### Directions for this task
In the entries below, how many lines contain the string "enable"? Give the number by itself.
-------- Record excerpts --------
`config.mk`:
```
export PLATFORM = sky130hd
export DESIGN_NAME = pre_if_multi_fetch
export DESIGN_NICKNAME = d
export VERILOG_FILES = /design/src/rtl/pre_if_multi_fetch.sv
export SDC_FILE = /design/constraint.sdc
export NUM_CORES = 1
export LEC_CHECK = 0
export CORE_MARGIN = 8
export CORE_UTILIZATION = 35
export DETAILED_ROUTE_END_ITERATION = 12
export PLACE_DENSITY = 0.66
export SLEW_MARGIN = 10
export SYNTH_ARGS = -nofsm -noshare
export SYNTH_HDL_FRONTEND = slang
export SYNTH_SLANG_ARGS = --single-unit
export TNS_END_PERCENT = 1
```
`constraint.sdc`:
```
create_clock -name clk -period 2.71 [get_ports clk]
set_input_delay 0.542 -clock clk [delete_from_list [all_inputs] [get_ports clk]]
set_output_delay 0.542 -clock clk [all_outputs]
set_load 0.01 [all_outputs]
```
`src/rtl/pre_if_multi_fetch.sv`:
```
// ============================================================================
// Module  : pre_if_multi_fetch
// Brief   : Pre-IF PC generation for aligned multi-instruction fetch groups.
// Revision: 1.0 - initial release
// ============================================================================
`default_nettype none

module pre_if_multi_fetch #(
    parameter int          FETCH_WIDTH   = 2,
    parameter logic [31:0] RESET_PC      = 32'hBFC00000,
    parameter logic [31:0] GENERAL_EX_PC = 32'hBFC00380,
    parameter logic [31:0] REFILL_EX_PC  = 32'hBFC00200
) (
    input  logic                   clk,
    input  logic                   reset,
    input  logic                   fs_allowin,
    input  logic                   icache_busy,
    input  logic                   br_taken,
    input  logic                   br_stall,
    input  logic [31:0]            br_target,
    input  logic                   flush,
    input  logic                   flush_refill,
    input  logic                   eret,
    input  logic [31:0]            epc,
    output logic [31:0]            fetch_pc,
    output logic                   req_valid,
    output logic [FETCH_WIDTH-1:0] fetch_mask,
    output logic                   ps_to_fs_valid,
    output logic                   ps_ex,
    output logic [4:0]             ps_excode,
    output logic                   redirect_pending
);

    localparam int          LW          = $clog2(FETCH_WIDTH);
    localparam logic [31:0] GROUP_BYTES = 32'(FETCH_WIDTH * 4);
    localparam logic [31:0] GROUP_MASK  = GROUP_BYTES - 32'd1;
    localparam logic [4:0]  EXCODE_ADEL = 5'h04;

    typedef enum logic [0:0] {
        ST_RUN  = 1'b0,
        ST_HOLD = 1'b1
    } state_e;

    state_e      state_q, state_d;
    logic [31:0] fetch_pc_q, fetch_pc_d;
    logic [31:0] pending_pc_q, pending_pc_d;
    logic        drop_q, drop_d;

    logic        w_adv;
    logic        w_adv_pc;
    logic        w_run;
    logic        w_exc;
    logic        w_br;
    logic [31:0] w_exc_target;
    logic [31:0] w_seq_pc;
    logic [1:0]  w_slot;

    assign w_adv        = ~icache_busy & fs_allowin;
    // A dropped cycle only squashes the stale response; the PC must not move.
    assign w_adv_pc     = w_adv & ~drop_q;
    assign w_run        = (state_q == ST_RUN);
    assign w_exc        = eret | flush;
    assign w_br         = br_taken & ~br_stall;
    assign w_exc_target = eret ? epc : (flush_refill ? REFILL_EX_PC : GENERAL_EX_PC);
    assign w_seq_pc     = (fetch_pc_q & ~GROUP_MASK) + GROUP_BYTES;

    generate
        if (LW == 0) begin : g_single_slot
            assign w_slot = 2'd0;
        end else begin : g_multi_slot
            assign w_slot = 2'(fetch_pc_q[LW+1:2]);
        end
    endgenerate

    assign ps_ex = (fetch_pc_q[1:0] != 2'b00);

    generate
        for (genvar i = 0; i < FETCH_WIDTH; i++) begin : g_mask
            assign fetch_mask[i] = ~ps_ex & (2'(i) >= w_slot);
        end
    endgenerate

    assign fetch_pc         = fetch_pc_q;
    assign ps_excode        = ps_ex ? EXCODE_ADEL : 5'h00;
    assign req_valid        = ~icache_busy & ~ps_ex & ~drop_q & w_run;
    assign ps_to_fs_valid   = w_adv & ~drop_q & w_run;
    assign redirect_pending = (state_q == ST_HOLD);

    always_ff @(posedge clk or posedge reset) begin
        if (reset) begin
            state_q      <= ST_RUN;
            fetch_pc_q   <= RESET_PC;
            pending_pc_q <= 32'h0;
            drop_q       <= 1'b0;
        end else begin
            state_q      <= state_d;
            fetch_pc_q   <= fetch_pc_d;
            pending_pc_q <= pending_pc_d;
            drop_q       <= drop_d;
        end
    end

    always_comb begin
        state_d      = state_q;
        fetch_pc_d   = fetch_pc_q;
        pending_pc_d = pending_pc_q;
        drop_d       = drop_q & icache_busy;

        if (w_exc) begin
            // Exception-class redirects win over everything and never wait.
            fetch_pc_d = w_exc_target;
            state_d    = ST_RUN;
            drop_d     = icache_busy;
        end else begin
            case (state_q)
                ST_RUN: begin
                    if (w_br) begin
                        if (w_adv_pc) begin
                            fetch_pc_d = br_target;
                        end else begin
                            pending_pc_d = br_target;
                            state_d      = ST_HOLD;
                        end
                    end else if (w_adv_pc) begin
                        fetch_pc_d = w_seq_pc;
                    end
                end
                ST_HOLD: begin
                    // The newest branch replaces the latched one.
                    if (w_br) begin
                        pending_pc_d = br_target;
                        if (!icache_busy) begin
                            fetch_pc_d = br_target;
                            state_d    = ST_RUN;
                        end
                    end else if (!icache_busy) begin
                        fetch_pc_d = pending_pc_q;
                        state_d    = ST_RUN;
                    end
                end
                default: begin
                    state_d = ST_RUN;
                end
            endcase
        end
    end

endmodule

`default_nettype wire

```
# Word level (Yosys, flattened, before mapping)
# Index checks and enable logic that the tools add are counted.
classes:
  n_eq_ne: 5
  bitwise_logic: 17
  reduce_logical: 3
  n_mux: 21
  magnitude_cmp: 2
  n_addsub: 1
ops:
  columns: ["operator", "n"]
  rows:
  - ["$mux W32", 11]
  - ["$pmux W32 S2", 2]
  - ["$add A32 B4 Y32 const B", 1]
  - ["$and A1 B1 Y1", 10]
  - ["$mux W9", 1]
  - ["$ne A3 B2 Y1 const B", 2]
  - ["$not A1 Y1", 6]
  - ["$mux W1", 5]
  - ["$ne A2 B1 Y1 const B", 2]
  - ["$reduce_and A4 Y1", 1]
  - ["$mux W3", 1]
  - ["$ge A1 B1 Y1 const A", 2]
  - ["$ne A2 B2 Y1 const B", 1]
  - ["$pmux W1 S2", 1]
  - ["$reduce_and A2 Y1", 1]
  - ["$reduce_bool A2 Y1", 1]
  - ["$or A1 B1 Y1", 1]
totals:
  in_bits: 73
  ff_bits: 66

# Longest topological paths before layout
# Gate-level depths: netlist (run 1).
logic_depth:
  depth_word: 7
  depth_mapped: 8
  depth_no_buf: 6

# Least setup slack after synthesis (run 1)
# OpenSTA, ideal clock, no wires.
synth_timing:
  path_type: "input to register"
  start: "input eret"
  end: "register pending_pc_q[0]"
  cell_stages: 7
  t_arrival_ps: 1872
  slack_ps: 713
  n_path_buf: 4
  required_ps: 2585
  cell_sequence: "buf_6 > or2_1 > buf_6 > or3_1 > buf_6 > buf_6 > mux2_4"
synth_via:
  elab_chain_len: 3
synth_lines:
  columns: ["item", "line", "rtl"]
  rows:
  - ["start, declared", "23", "input logic eret,"]
  - ["$or A1 B1 Y1", "62", "assign w_exc = eret | flush;"]
  - ["$not A1 Y1 (no source line)", null, null]
  - ["$reduce_and A4 Y1 (no source line)", null, null]
  - ["end signal, assigned", "98", "pending_pc_q <= pending_pc_d;"]
  - ["end, declared", "46", "logic [31:0] pending_pc_q, pending_pc_d;"]
# Every way passes these cells.
# A chain may end at the register's enable or synchronous reset.

# Final worst setup path (run 1)
layout_timing:
  start: "input fs_allowin"
  end: "output ps_to_fs_valid"
layout_via:
  elab_chain_len: 3
layout_lines:
  columns: ["item", "line", "rtl"]
  rows:
  - ["start, declared", "16", "input logic fs_allowin,"]
  - ["$and A1 B1 Y1", "58", "assign w_adv = ~icache_busy & fs_allowin;"]
  - ["$and A1 B1 Y1 (2 in a row)", "86", "assign ps_to_fs_valid = w_adv & ~drop_q & w_run;"]
  - ["end, declared", "28", "output logic ps_to_fs_valid,"]
# Every way passes these cells.

==> results.json, run 1 <==
{
  "area_delta_synth_final_pct": 38.7,
  "die_w_um": 126,
  "synth_edf_count": 0,
  "dp_worst_setup_slack_ns": 0.209,
  "post-dp-hpwl_um": 10700,
  "powerDensity_mw_per_mm2": 568,
  "post_cts.repair.setup_buffers": 0,
  "peakVddDrop_uv": 235,
  "layout_worst_path_cycle_share_pct": 91.7,
  "yosys.area.top_type": "dfrtp_1",
  "cts_root_buffer": "clkbuf_16",
  "grt_pass1_vias": 4350,
  "setup_viol": 0,
  "path_buf_inv": 2,
  "synth_fa_ha_area_share_pct": 0.294,
  "drc": 0,
  "fp.dieH_um": 126,
  "die_area_mm2": 0.0159,
  "path_depth": 4,
  "syn_inst": 448,
  "tns_ns": 0,
  "hold_buffers": 0,
  "synth_ff_type": "dfrtp_1",
  "outcome": "finished clean",
  "track_usage_pct": 18.8,
  "wire_per_inst_um": 20.6,
  "ys_ff_latch": 66,
  "synth_top_family_by_area": "compound AO/OA/AOI/OAI gates",
  "crit_fanout": 2,
  "core-area_mm2": 0.0120,
  "synth_xor_area_share_pct": 1.03,
  "hp-class": "register to register",
  "synth_area_leaders": "dfrtp_1, mux2_4, dfstp_2, nand2_1, nand3_1",
  "grt_overflow": 0,
  "max-slew-margin-rel_pct": 61.4,
  "worst-slew-pin-transition_ns": 0.578,
  "dpl_cell_area_mm2": 0.00562,
  "fin_ws_ns": 0.225,
  "final.setup_skew_ns": 0.00615,
  "clock-sinks": 66,
  "critPathRequiredTime_ns": 2.17,
  "r2r_slack_ns": 0.62,
  "syn_avg_cell_area_um2": 9.50,
  "start_util_pct": 35.6,
  "fin_util_pct": 49.3,
  "drive_above_1_share_pct": 18.2,
  "r2r_end": "fetch_pc[25]",
  "drt_iter0_drc": 364,
  "vias": 4164,
  "period_needed_ns": 2.48,
  "hold_viol": 0,
  "endpoint": "ps_to_fs_valid",
  "antenna_found_initial": 0,
  "grt_setup_unrepaired": "false",
  "syn-cell-area_mm2": 0.00426,
  "htreeDepth": 3,
  "gp_congestion": 0.892,
  "crit_type": "input pin to output pin",
  "p_leak_nw": 2.45,
  "slowest_delay_ns": 0.62,
  "via_per_inst": 5.79,
  "ant_nets": 0,
  "power.share.switching_pct": 28.7,
  "endpoint_kind": "output pin",
  "p_int_mw": 2.39,
  "antenna-diode-count": 0,
  "ys_seq_area_share_pct": 39.1,
  "clockBufferDepth": 2,
  "cts_tree": "yes",
  "path_clk_slew_ns": 0.05,
  "cp.arrival_ns": 1.94,
  "yosys_warnings": 0,
  "synthSimpleGateAreaFrac_pct": 19.8,
  "grt_pass1_wl_um": 23700,
  "num_rows": 40,
  "design_area_mm2": 0.00590,
  "critPathLaunch": "fs_allowin",
  "clock_power_share_pct": 34.6,
  "synth_compound_area_share_pct": 21.9,
  "cap_violations": 0,
  "reg2reg_from": "fetch_pc[4]",
  "insertion_delay_ns": 0.34,
  "synth.top_cell.area_share_pct": 33.5,
  "path_cells": "clkdlybuf4s50_1 -> nand2b_1 -> nor3_1 -> clkdlybuf4s50_1",
  "critPathSlowestCell": "clkdlybuf4s50_1",
  "cp_common_cell": "clkdlybuf4s50_1",
  "cts_resized": 0,
  "slew_viol_final": 0,
  "cp-start-kind": "input pin",
  "cts-buffers-inserted": 9,
  "worstRegToRegCells": 6,
  "port_buffers": 111,
  "nets": 641,
  "netSwitchingPower_mw": 0.962,
  "muxShareOfSynthArea_pct": 12.3,
  "cp_top_family": "buffers and inverters",
  "io_pins": 116,
  "max_freq_mhz": 402,
  "ys_async_sr_fraction_pct": 100,
  "drt-total-wl_um": 14800,
  "power.share.sequential_pct": 40.0,
  "post_synth_num_cell_types": 80,
  "detail_route.first_pass.iterations": 5,
  "grt_max_degree": 36,
  "combPwrFrac_pct": 25.4
}
power groups by stage:
stage	combinational, mW	sequential (mW)	clock (mW)
global placement	0.832	1.34	0
detailed placement	0.848	1.35	0
global route	0.921	1.36	1.21
CTS	0.854	1.33	1.17
floorplan	0.457	1.32	0
finish	0.851	1.34	1.16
--------
### Exercise output
2